Too Much Guitar
In The Red
ince boy bands and hew-hawing rockers were drowned in 2001 by a wave of garage rock, the music industry has pushed hard to find musical acts encompassing any elements associated with the genre. Regardless of merit, most bands featuring dueling lo-fi guitars and primitive recording techniques—or the "vintage" simulator in an effects processor—have been swiped by labels and are currently enjoying respectable album sales at both Target and hipster record store hangouts. Heck, why shouldn't labels continue rekindling the garage rock fire, even if it is with crumpled, damp newspaper?
So when reports began hyping a to-be-released "even more neo-garage rock-oriented" Reigning Sound album, one feared the worse for the Memphis rockers. Luckily, like most albums from bands who play guitars and listen to old music, Too Much Guitar does bear some similarities to the White Stripes side of garage rock, but is much more than a bandwagon hop on the rehashed movement. Instead, passionate front man Greg Cartwright stays true to the authentic, blue jean rock and roll that the group released on two previous albums.
A large part of it is in the savagely raw production. Each instrumental track redlines the limitations of a reel-to-reel recorder, matching the primitive ferocity of the Stooges’ remaster of Raw Power. The mix sets the vocal volume well below the rest of the instrumentation, allowing the power of Cartwright's throaty strains to compensate for the volume deficiency. "We Repel Each Other" opens the album with a controlled frenzy of dirty guitars and drum pounds that rip through Cartwright's screams, leaving behind bloody shreds of often unidentifiable vocals.

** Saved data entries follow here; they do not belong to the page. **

<file path="src/rtl/adam_mioc.sv">
// adam_mioc -- memory/IO controller for the ADAM Z80 board.
//
// Decodes the buffered Z80 bus into DRAM strobes (RAS/CAS/MUX), ROM and
// expansion selects, and bus-buffer enables. Holds the memory-map (MAP) and
// control (CTRL) registers, distributes resets and handles the DMA bus
// request.
//
// Ports
//   B_PHI                      system clock, all flops use the rising edge
//   N_CVRST                    asynchronous active-high reset
//   PBRST_N                    pushbutton reset (synchronously clears MAP/CTRL)
//   BA15,BA14,BA13,BA7,BA6     buffered address bits
//   BD0..BD3                   buffered data bits
//   N_BWR,BRD_N                buffered write/read strobes (active low)
//   BMREQ_N,IORQ_N,BRFSH_N,BM1_N  buffered Z80 cycle strobes (active low)
//   WAIT_N,BUSAK_N,DMA_N,OS3_N bus wait, bus ack, DMA request, port-3 select
//   RA7                        DRAM row address bit 7 (refresh counter MSB)
//   RAS_N,CAS1_N,CAS2_N,MUX    DRAM strobes (CAS1 lower 32K, CAS2 upper 32K)
//   BOOTROMCS_N,AUXROMCS_N,AUXDECODE1_N  ROM / expansion selects
//   ADDRBUFEN_N,EN245_N        address buffer / data transceiver enables
//   BUSRQ_N                    registered Z80 bus request
//   RST_N,CPRST_N,NETRST_N     system / coprocessor / network resets
//   SPINDIS_N                  spinner disable
//   IS3_N                      qualified port-3 read select
module adam_mioc (
    input  logic B_PHI,
    input  logic N_CVRST,
    input  logic PBRST_N,
    input  logic BA15,
    input  logic BA14,
    input  logic BA13,
    input  logic BA7,
    input  logic BA6,
    input  logic BD0,
    input  logic BD1,
    input  logic BD2,
    input  logic BD3,
    input  logic N_BWR,
    input  logic BRD_N,
    input  logic BMREQ_N,
    input  logic IORQ_N,
    input  logic BRFSH_N,
    input  logic BM1_N,
    input  logic WAIT_N,
    input  logic BUSAK_N,
    input  logic DMA_N,
    input  logic OS3_N,
    output logic RA7,
    output logic RAS_N,
    output logic CAS1_N,
    output logic CAS2_N,
    output logic MUX,
    output logic BOOTROMCS_N,
    output logic AUXROMCS_N,
    output logic AUXDECODE1_N,
    output logic ADDRBUFEN_N,
    output logic EN245_N,
    output logic BUSRQ_N,
    output logic RST_N,
    output logic CPRST_N,
    output logic NETRST_N,
    output logic SPINDIS_N,
    output logic IS3_N
);

    // Cycle qualifiers
    logic mcyc;
    logic iow;
    logic rdwr;

    // Registered state
    logic [3:0] map_q,   map_d;
    logic [2:0] ctrl_q,  ctrl_d;
    logic [7:0] cnt_q,   cnt_d;
    logic       mux_q,   mux_d;
    logic       busrq_q, busrq_d;
    logic       rfsh_prev_q, rfsh_prev_d;

    // Decoded regions
    logic [1:0] map_lo;
    logic [1:0] map_hi;
    logic       int_lo;
    logic       int_hi;

    assign mcyc   = ~BMREQ_N & BRFSH_N;
    // BM1_N qualifier keeps interrupt-acknowledge cycles from writing registers.
    assign iow    = ~IORQ_N & BM1_N & ~N_BWR;
    assign rdwr   = ~BRD_N | ~N_BWR;
    assign map_lo = map_q[1:0];
    assign map_hi = map_q[3:2];

    always_comb begin
        map_d       = map_q;
        ctrl_d      = ctrl_q;
        mux_d       = mux_q;
        busrq_d     = busrq_q;
        cnt_d       = cnt_q;
        rfsh_prev_d = BRFSH_N;

        // Pushbutton reset takes priority over a simultaneous port write.
        if (!PBRST_N) begin
            map_d  = 4'b0000;
            ctrl_d = 3'b000;
        end else if (iow && !BA7) begin
            if (BA6) begin
                map_d = {BD3, BD2, BD1, BD0};
            end else begin
                ctrl_d = {BD2, BD1, BD0};
            end
        end

        // MUX rises one clock into a memory cycle; refresh cycles leave it alone
        // (BMREQ_N is low then, so it is neither set nor cleared).
        if (mcyc) begin
            mux_d = 1'b1;
        end else if (BMREQ_N) begin
            mux_d = 1'b0;
        end

        // Count completed refresh pulses (rising edge of BRFSH_N).
        if (!rfsh_prev_q && BRFSH_N) begin
            cnt_d = cnt_q + 8'd1;
        end

        // A pending WAIT holds off a new bus request; release is immediate.
        if (DMA_N) begin
            busrq_d = 1'b1;
        end else if (WAIT_N) begin
            busrq_d = 1'b0;
        end
    end

    always_ff @(posedge B_PHI or posedge N_CVRST) begin
        if (N_CVRST) begin
            map_q       <= 4'b0000;
            ctrl_q      <= 3'b000;
            mux_q       <= 1'b0;
            busrq_q     <= 1'b1;
            cnt_q       <= 8'd0;
            // Treat "no previous edge" as refresh inactive so leaving reset
            // never counts a spurious pulse.
            rfsh_prev_q <= 1'b1;
        end else begin
            map_q       <= map_d;
            ctrl_q      <= ctrl_d;
            mux_q       <= mux_d;
            busrq_q     <= busrq_d;
            cnt_q       <= cnt_d;
            rfsh_prev_q <= rfsh_prev_d;
        end
    end

    // Internal DRAM hit in each half. With lo=11 the OS7 ROM only covers
    // 0x0000-0x1FFF; the rest of the lower half is internal RAM.
    assign int_lo = mcyc & ~BA15 &
                    ((map_lo == 2'b01) | ((map_lo == 2'b11) & (BA14 | BA13)));
    assign int_hi = mcyc & BA15 & (map_hi == 2'b00);

    assign BOOTROMCS_N  = ~(mcyc & ~BA15 & (map_lo == 2'b00));
    assign AUXROMCS_N   = ~(mcyc & ~BA15 & (map_lo == 2'b11) & ~BA14 & ~BA13);
    assign AUXDECODE1_N = ~(mcyc & ((~BA15 & (map_lo == 2'b10)) |
                                    (BA15 & (map_hi != 2'b00))));

    assign RAS_N  = BMREQ_N;
    assign MUX    = mux_q;
    assign CAS1_N = ~(mux_q & int_lo & rdwr);
    assign CAS2_N = ~(mux_q & int_hi & rdwr);

    assign RA7 = ~BRFSH_N ? cnt_q[7] : BA7;

    assign BUSRQ_N = busrq_q;

    assign ADDRBUFEN_N = ~BUSAK_N;
    assign EN245_N     = ~(BUSAK_N & (mcyc | (~IORQ_N & BM1_N)));
    assign IS3_N       = OS3_N | BRD_N;

    assign RST_N     = ~(N_CVRST | ~PBRST_N);
    assign NETRST_N  = RST_N & ~ctrl_q[0];
    assign CPRST_N   = RST_N & ~ctrl_q[2];
    assign SPINDIS_N = ~ctrl_q[1];

endmodule

</file>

While the sound of Too Much Guitar is saturated with raunchiness, beautiful pop melodies often shine through the brutish production. Cartwright has a Scott Pollard effect on the music, bringing clarity to the unpolished production while never wussing out. With the savvy front man at the helm, Reigning Sound remains rough while being accessible enough for the ears of grandma and gramps. Possibly the best song of the album, "You Can't Give Me Everything" layers the angst of Cartwright's vocals over a bed of smooth harmonica and hammer-picking, as the sincere front man tells an old flame, "if you can't get me everything, don't you get me nothing at all." The major keyed number trots along like a pre-Rubber Soul track, using overdubbed harmonies and pretty rifts to bob listener's heads for a much-too-short 2 minutes and 43 seconds.

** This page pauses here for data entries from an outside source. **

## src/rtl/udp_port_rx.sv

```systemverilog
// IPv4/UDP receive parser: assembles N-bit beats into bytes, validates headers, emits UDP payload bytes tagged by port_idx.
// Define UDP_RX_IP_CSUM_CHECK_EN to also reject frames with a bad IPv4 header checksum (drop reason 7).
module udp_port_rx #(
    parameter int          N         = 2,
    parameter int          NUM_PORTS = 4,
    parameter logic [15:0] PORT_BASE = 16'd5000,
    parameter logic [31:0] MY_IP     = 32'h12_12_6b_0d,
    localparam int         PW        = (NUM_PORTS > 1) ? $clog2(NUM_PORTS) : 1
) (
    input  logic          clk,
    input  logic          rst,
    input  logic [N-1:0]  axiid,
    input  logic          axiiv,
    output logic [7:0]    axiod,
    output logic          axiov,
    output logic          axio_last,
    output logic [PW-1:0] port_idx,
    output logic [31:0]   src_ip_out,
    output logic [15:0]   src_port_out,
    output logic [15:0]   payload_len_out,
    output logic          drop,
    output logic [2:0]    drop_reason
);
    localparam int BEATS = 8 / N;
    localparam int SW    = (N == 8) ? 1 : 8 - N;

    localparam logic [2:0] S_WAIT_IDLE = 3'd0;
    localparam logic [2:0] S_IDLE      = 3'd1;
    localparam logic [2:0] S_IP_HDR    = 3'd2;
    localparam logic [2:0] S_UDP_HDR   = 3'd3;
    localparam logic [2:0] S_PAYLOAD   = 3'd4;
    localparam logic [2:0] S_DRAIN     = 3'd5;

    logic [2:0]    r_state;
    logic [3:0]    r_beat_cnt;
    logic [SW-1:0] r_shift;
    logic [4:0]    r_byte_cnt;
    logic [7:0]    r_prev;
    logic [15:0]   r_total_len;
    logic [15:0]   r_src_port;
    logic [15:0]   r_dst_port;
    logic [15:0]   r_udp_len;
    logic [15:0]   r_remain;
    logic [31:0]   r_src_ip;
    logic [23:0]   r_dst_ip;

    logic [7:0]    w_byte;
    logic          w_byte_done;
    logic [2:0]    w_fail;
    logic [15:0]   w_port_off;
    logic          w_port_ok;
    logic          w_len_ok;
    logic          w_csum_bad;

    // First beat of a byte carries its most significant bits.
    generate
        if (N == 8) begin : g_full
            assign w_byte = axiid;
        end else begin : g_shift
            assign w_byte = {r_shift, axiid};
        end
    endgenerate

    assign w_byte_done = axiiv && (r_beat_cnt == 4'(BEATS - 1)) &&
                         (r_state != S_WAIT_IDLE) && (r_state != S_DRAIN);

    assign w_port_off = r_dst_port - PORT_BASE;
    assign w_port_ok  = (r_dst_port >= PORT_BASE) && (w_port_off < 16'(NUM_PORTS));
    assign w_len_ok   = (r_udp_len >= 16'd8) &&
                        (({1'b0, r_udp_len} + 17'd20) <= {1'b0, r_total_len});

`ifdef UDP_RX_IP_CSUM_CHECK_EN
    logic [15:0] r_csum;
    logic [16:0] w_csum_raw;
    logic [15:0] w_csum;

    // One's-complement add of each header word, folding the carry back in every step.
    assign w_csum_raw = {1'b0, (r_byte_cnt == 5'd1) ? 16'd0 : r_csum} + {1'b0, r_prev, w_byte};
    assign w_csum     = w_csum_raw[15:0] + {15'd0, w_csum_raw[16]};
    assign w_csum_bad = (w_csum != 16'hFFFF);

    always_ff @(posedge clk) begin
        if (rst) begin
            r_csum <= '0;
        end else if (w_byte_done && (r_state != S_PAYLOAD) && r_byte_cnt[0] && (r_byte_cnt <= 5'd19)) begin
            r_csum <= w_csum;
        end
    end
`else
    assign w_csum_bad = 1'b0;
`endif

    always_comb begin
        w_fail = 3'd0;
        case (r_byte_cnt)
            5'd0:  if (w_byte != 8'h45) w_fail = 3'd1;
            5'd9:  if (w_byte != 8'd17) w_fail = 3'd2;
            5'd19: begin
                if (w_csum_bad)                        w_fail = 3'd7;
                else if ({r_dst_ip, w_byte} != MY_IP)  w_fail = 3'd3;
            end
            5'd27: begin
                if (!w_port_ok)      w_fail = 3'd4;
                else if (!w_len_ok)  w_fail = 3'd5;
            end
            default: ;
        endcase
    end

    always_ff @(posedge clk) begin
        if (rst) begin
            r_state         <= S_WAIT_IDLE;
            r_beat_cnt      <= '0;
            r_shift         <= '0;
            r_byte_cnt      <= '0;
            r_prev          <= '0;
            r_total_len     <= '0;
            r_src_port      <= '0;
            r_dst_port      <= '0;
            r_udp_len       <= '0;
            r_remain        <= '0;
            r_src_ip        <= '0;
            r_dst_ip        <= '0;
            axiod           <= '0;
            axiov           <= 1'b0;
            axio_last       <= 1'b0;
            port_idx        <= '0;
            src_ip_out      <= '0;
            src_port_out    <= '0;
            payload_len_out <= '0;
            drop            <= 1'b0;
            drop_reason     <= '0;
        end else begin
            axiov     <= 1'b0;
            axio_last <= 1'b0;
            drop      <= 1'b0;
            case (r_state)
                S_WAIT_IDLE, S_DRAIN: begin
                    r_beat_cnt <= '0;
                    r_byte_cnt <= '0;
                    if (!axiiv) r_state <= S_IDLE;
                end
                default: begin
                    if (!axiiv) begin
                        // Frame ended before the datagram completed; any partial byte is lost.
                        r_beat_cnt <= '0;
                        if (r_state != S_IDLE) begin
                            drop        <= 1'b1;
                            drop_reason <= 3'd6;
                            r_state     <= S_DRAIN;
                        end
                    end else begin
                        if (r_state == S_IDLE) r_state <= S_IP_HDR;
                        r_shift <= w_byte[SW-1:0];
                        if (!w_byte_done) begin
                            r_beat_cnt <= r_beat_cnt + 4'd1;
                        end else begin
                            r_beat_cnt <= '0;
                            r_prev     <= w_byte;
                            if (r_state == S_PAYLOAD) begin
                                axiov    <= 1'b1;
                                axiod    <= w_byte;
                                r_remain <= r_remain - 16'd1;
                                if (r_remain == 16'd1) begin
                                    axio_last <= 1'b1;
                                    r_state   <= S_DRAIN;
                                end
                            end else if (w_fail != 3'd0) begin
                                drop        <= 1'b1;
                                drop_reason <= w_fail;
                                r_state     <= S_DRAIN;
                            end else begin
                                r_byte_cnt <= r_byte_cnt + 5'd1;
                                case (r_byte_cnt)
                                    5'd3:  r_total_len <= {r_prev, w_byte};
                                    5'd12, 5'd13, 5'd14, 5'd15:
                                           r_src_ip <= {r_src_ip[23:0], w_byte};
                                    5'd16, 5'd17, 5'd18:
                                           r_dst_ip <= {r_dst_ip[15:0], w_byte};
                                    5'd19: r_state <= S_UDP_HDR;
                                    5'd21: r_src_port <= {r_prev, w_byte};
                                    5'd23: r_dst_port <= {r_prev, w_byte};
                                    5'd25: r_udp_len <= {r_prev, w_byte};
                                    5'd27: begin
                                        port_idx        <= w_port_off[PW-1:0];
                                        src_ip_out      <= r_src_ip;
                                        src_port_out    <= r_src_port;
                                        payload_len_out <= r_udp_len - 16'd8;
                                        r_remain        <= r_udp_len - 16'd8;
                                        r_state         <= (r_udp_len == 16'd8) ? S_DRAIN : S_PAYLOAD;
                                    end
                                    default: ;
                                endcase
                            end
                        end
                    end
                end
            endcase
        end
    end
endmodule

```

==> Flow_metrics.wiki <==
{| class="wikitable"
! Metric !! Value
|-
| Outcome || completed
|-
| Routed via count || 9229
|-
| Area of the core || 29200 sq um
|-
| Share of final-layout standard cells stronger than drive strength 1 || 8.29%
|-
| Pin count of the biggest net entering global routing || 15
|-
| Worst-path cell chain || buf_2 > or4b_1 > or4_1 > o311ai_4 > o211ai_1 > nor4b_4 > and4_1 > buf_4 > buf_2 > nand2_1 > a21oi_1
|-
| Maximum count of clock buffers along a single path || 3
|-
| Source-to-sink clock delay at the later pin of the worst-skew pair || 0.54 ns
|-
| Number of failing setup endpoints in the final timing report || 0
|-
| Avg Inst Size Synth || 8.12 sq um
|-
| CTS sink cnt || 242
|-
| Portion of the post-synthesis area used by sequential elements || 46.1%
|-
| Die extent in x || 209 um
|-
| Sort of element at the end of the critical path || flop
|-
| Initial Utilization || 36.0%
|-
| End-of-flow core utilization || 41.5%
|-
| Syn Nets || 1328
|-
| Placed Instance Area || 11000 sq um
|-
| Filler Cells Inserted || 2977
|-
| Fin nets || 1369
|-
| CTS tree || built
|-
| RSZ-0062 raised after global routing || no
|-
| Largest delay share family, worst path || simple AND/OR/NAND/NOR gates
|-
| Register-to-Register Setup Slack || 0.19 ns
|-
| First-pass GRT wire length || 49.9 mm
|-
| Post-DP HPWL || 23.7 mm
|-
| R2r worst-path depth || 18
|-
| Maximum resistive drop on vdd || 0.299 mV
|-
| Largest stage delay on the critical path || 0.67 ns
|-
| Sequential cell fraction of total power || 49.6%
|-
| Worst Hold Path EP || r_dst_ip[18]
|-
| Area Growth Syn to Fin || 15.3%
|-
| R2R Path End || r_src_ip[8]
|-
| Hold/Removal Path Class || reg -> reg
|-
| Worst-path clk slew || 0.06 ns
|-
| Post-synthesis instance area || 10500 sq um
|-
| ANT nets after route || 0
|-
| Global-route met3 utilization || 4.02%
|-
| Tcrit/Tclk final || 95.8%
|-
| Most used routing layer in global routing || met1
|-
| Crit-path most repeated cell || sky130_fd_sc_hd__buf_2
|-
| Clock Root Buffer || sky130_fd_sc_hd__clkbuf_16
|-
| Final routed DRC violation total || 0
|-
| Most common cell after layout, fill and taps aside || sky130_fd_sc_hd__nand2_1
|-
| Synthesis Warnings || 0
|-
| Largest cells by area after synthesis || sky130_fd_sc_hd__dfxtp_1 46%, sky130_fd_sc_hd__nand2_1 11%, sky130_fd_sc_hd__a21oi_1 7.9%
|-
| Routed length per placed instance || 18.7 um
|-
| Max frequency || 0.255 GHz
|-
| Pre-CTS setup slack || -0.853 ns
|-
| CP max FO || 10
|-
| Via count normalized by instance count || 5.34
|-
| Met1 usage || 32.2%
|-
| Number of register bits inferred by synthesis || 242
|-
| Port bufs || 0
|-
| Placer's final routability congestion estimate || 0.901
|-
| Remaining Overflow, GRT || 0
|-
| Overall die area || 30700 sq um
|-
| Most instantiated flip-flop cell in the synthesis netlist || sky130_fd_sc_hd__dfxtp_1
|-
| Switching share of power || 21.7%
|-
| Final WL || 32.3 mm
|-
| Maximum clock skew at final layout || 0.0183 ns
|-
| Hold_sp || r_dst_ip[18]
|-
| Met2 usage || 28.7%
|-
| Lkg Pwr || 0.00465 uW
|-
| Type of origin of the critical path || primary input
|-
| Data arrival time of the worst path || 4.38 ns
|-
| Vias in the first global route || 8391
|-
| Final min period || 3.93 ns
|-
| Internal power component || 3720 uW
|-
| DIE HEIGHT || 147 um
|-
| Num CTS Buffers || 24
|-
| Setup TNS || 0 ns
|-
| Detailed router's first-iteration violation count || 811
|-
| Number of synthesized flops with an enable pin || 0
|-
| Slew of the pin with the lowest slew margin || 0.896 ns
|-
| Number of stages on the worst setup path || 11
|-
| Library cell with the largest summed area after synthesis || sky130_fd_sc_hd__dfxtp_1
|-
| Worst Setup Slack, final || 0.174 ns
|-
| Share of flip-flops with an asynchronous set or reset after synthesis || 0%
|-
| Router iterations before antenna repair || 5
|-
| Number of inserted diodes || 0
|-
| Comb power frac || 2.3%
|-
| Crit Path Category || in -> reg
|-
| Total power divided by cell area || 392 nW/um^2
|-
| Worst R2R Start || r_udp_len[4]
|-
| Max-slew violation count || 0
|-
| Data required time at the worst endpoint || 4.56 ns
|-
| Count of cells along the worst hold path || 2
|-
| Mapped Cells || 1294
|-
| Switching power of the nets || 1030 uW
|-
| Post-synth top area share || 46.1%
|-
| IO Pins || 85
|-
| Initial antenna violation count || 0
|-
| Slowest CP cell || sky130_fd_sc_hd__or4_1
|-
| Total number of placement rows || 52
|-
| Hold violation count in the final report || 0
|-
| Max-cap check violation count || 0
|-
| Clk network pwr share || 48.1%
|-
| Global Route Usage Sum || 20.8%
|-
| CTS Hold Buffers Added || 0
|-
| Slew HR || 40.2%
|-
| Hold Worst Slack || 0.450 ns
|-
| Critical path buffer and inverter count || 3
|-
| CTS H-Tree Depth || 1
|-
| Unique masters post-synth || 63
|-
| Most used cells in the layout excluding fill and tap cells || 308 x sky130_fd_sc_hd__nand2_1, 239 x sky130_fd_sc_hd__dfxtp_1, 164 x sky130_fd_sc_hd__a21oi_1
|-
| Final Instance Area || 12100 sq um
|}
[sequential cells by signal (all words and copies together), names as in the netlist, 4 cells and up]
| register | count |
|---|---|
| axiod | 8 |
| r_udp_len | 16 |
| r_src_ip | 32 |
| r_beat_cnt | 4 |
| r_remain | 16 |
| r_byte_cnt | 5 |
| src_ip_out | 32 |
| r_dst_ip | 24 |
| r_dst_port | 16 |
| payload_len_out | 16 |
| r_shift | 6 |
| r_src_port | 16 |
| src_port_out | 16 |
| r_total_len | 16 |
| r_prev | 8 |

But also nestled within Too Much Guitar are a few moments that run long. In defiance of the title, guitar solos occasionally ring with little inspiration or simply do not ring loud enough at all. Though this is mostly due to the ying-yang effect of the production; its glorious intensity can run so high, so hard, that there is occasionally no space for the guitar work to shine. Other minor complaints include the Alice in Chains acoustic guitar work on "Funny Thing" and a few other riffs that hit a bit too close to past greats.
Still, little can take away from the moxie and sheer enjoyment supplied throughout Too Much Guitar. If you’re in the market for an answer to the sometimes-lackluster garage rock offerings, Reigning Sound might be just what you're looking for.